Shao Jun Chen^1,2*Yiyuan Luo²Yiyuan Luo²

• ¹Zhejiang Pharmaceutical College, Ningbo, China
• ²Zhejiang Pharmaceutical University, Ningbo, China

Acute and long-term mental health disorders correlate with coronavirus disease 2019 . The underlying mechanisms responsible for the coexistence of COVID-19 and depression remain unclear, and more research is needed to find hub genes and effective therapies. The main objective of this study was to evaluate gene-expression profiles and, identify key genes, and discovery potential therapeutic agents for co-occurrence in COVID-19 and major depressive disorder (MDD).Initially, we identified differentially expressed genes (DEGs) in datasets pertaining to either COVID-19 (GSE188847) or MDD (GSE101521).

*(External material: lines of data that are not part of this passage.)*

<file path="src/rtl/serial_sub16_pkg.sv">
// sub16_pkg: shared constants and types for the bit-serial subtractor.
//   SUB16_WIDTH : default operand/result width
//   state_e     : controller states (IDLE, RUN, DONE)
//   cnt_width() : bit counter width for a given operand width
package sub16_pkg;

    localparam int SUB16_WIDTH = 16;

    typedef enum logic [1:0] {
        ST_IDLE = 2'd0,
        ST_RUN  = 2'd1,
        ST_DONE = 2'd2
    } state_e;

    // Counter only has to reach WIDTH-1, so $clog2(WIDTH) bits suffice.
    function automatic int cnt_width(input int width);
        return (width > 1) ? $clog2(width) : 1;
    endfunction

endpackage

</file>
<file path="src/rtl/serial_sub16_if.sv">
// serial_sub16_if: start/busy/done handshake plus operand/result bus.
//   master : drives start, a, b; observes busy, done, diff, borrow (ovf)
//   slave  : the subtractor side
//   ovf exists only when SERIAL_SUB16_OVF_EN is defined.
interface serial_sub16_if #(
    parameter int WIDTH = sub16_pkg::SUB16_WIDTH
);
    logic             start;
    logic [WIDTH-1:0] a;
    logic [WIDTH-1:0] b;
    logic             busy;
    logic             done;
    logic [WIDTH-1:0] diff;
    logic             borrow;
`ifdef SERIAL_SUB16_OVF_EN
    logic             ovf;

    modport master (output start, a, b, input busy, done, diff, borrow, ovf);
    modport slave  (input start, a, b, output busy, done, diff, borrow, ovf);
`else
    modport master (output start, a, b, input busy, done, diff, borrow);
    modport slave  (input start, a, b, output busy, done, diff, borrow);
`endif
endinterface

</file>
<file path="src/rtl/serial_sub16_fullsubtractor.sv">
// fullsubtractor: one-bit subtract cell, the subtract twin of the fulladder.
//   x, y : minuend / subtrahend bit
//   bin  : borrow in
//   d    : difference bit
//   bout : borrow out
module fullsubtractor (
    input  logic x,
    input  logic y,
    input  logic bin,
    output logic d,
    output logic bout
);
    assign d    = x ^ y ^ bin;
    assign bout = (~x & y) | (~(x ^ y) & bin);
endmodule

</file>
<file path="src/rtl/serial_sub16.sv">
// serial_sub16: bit-serial two's-complement subtractor, diff = a - b,
// LSB first, one bit per clock through a single fullsubtractor cell.
//   clk, rst : clock, synchronous active-high reset
//   bus      : serial_sub16_if.slave (start/a/b in; busy/done/diff/borrow out)
// Optional signed-overflow output enabled by SERIAL_SUB16_OVF_EN.
module serial_sub16
    import sub16_pkg::*;
#(
    parameter int WIDTH = SUB16_WIDTH
) (
    input  logic           clk,
    input  logic           rst,
    serial_sub16_if.slave  bus
);
    localparam int CW = cnt_width(WIDTH);

    localparam logic [1:0] S_IDLE = ST_IDLE;
    localparam logic [1:0] S_RUN  = ST_RUN;
    localparam logic [1:0] S_DONE = ST_DONE;

    localparam logic [CW-1:0] CNT_LAST = CW'(WIDTH - 1);

    logic [1:0]       state_q, state_d;
    logic [CW-1:0]    cnt_q, cnt_d;
    logic [WIDTH-1:0] a_q, a_d;
    logic [WIDTH-1:0] b_q, b_d;
    logic [WIDTH-1:0] diff_q, diff_d;
    logic             bor_q, bor_d;
    logic             d_bit, bout_bit;
`ifdef SERIAL_SUB16_OVF_EN
    logic             ovf_q, ovf_d;
`endif

    fullsubtractor u_cell (
        .x   (a_q[0]),
        .y   (b_q[0]),
        .bin (bor_q),
        .d   (d_bit),
        .bout(bout_bit)
    );

    always_comb begin
        state_d = state_q;
        cnt_d   = cnt_q;
        a_d     = a_q;
        b_d     = b_q;
        diff_d  = diff_q;
        bor_d   = bor_q;
`ifdef SERIAL_SUB16_OVF_EN
        ovf_d   = ovf_q;
`endif
        case (state_q)
            S_IDLE, S_DONE: begin
                if (bus.start) begin
                    state_d = S_RUN;
                    a_d     = bus.a;
                    b_d     = bus.b;
                    diff_d  = '0;
                    bor_d   = 1'b0;
                    cnt_d   = '0;
`ifdef SERIAL_SUB16_OVF_EN
                    ovf_d   = 1'b0;
`endif
                end else if (state_q == S_DONE) begin
                    state_d = S_IDLE;
                end
            end
            S_RUN: begin
                a_d    = a_q >> 1;
                b_d    = b_q >> 1;
                diff_d = {d_bit, diff_q[WIDTH-1:1]};
                bor_d  = bout_bit;
                cnt_d  = cnt_q + 1'b1;
                if (cnt_q == CNT_LAST) begin
                    state_d = S_DONE;
`ifdef SERIAL_SUB16_OVF_EN
                    // On the last bit the operand MSBs have shifted down to bit 0.
                    ovf_d   = (a_q[0] ^ b_q[0]) & (d_bit ^ a_q[0]);
`endif
                end
            end
            default: state_d = S_IDLE;
        endcase
    end

    always_ff @(posedge clk) begin
        if (rst) begin
            state_q <= S_IDLE;
            cnt_q   <= '0;
            a_q     <= '0;
            b_q     <= '0;
            diff_q  <= '0;
            bor_q   <= 1'b0;
`ifdef SERIAL_SUB16_OVF_EN
            ovf_q   <= 1'b0;
`endif
        end else begin
            state_q <= state_d;
            cnt_q   <= cnt_d;
            a_q     <= a_d;
            b_q     <= b_d;
            diff_q  <= diff_d;
            bor_q   <= bor_d;
`ifdef SERIAL_SUB16_OVF_EN
            ovf_q   <= ovf_d;
`endif
        end
    end

    assign bus.busy   = (state_q == S_RUN);
    assign bus.done   = (state_q == S_DONE);
    assign bus.diff   = diff_q;
    assign bus.borrow = bor_q;
`ifdef SERIAL_SUB16_OVF_EN
    assign bus.ovf    = ovf_q;
`endif

endmodule

</file>
<file path="src/flat_wrapper.sv">
// flat-port wrapper written by rule: the top's interface ports become plain ports
module serial_sub16_flat import sub16_pkg::*;
#(
    parameter int WIDTH = SUB16_WIDTH
)
  (clk, rst, bus_start, bus_a, bus_b, bus_busy, bus_done, bus_diff, bus_borrow);
  serial_sub16_if #(.WIDTH(WIDTH)) bus_i ();
  input  logic clk;
  input  logic rst;
  input wire logic [$bits(bus_i.start)-1:0] bus_start;
  input wire logic [$bits(bus_i.a)-1:0] bus_a;
  input wire logic [$bits(bus_i.b)-1:0] bus_b;
  output wire logic [$bits(bus_i.busy)-1:0] bus_busy;
  output wire logic [$bits(bus_i.done)-1:0] bus_done;
  output wire logic [$bits(bus_i.diff)-1:0] bus_diff;
  output wire logic [$bits(bus_i.borrow)-1:0] bus_borrow;
  assign bus_i.start = bus_start;
  assign bus_i.a = bus_a;
  assign bus_i.b = bus_b;
  assign bus_busy = bus_i.busy;
  assign bus_done = bus_i.done;
  assign bus_diff = bus_i.diff;
  assign bus_borrow = bus_i.borrow;
  serial_sub16 #(.WIDTH(WIDTH)) u_core (.clk(clk), .rst(rst), .bus(bus_i));
endmodule
</file>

We uncovered 60 DEGs that overlapped between the two datasets but exhibited distinct patterns of expression in each dataset. Subsequently, two machine learning analyses, namely least absolute shrinkage and selection operator (LASSO) and random forest algorithms, revealed EMILIN3, OPA3, and TFCP2 as potential hub genes. Furthermore, the LINCS L1000 characteristic direction signatures search engine (L1000CDS2) was employed for drug repurposing studies based on the gene-expression signatures. These drug repurposing studies indicated that trichostatin A (TSA), a metabolite derived from Streptomyces, could potentially reverse the altered gene expression. Moreover, results of molecular docking and molecular dynamics simulations revealed that complexes of TSA-perturbed protein spontaneously form and are highly stable. Therefore, TSA may serve as a therapeutic option for treating COVID-19-associated depression.Given the inherent constraints of computational modeling, further biological validation studies would help establish the significance of these preliminary findings.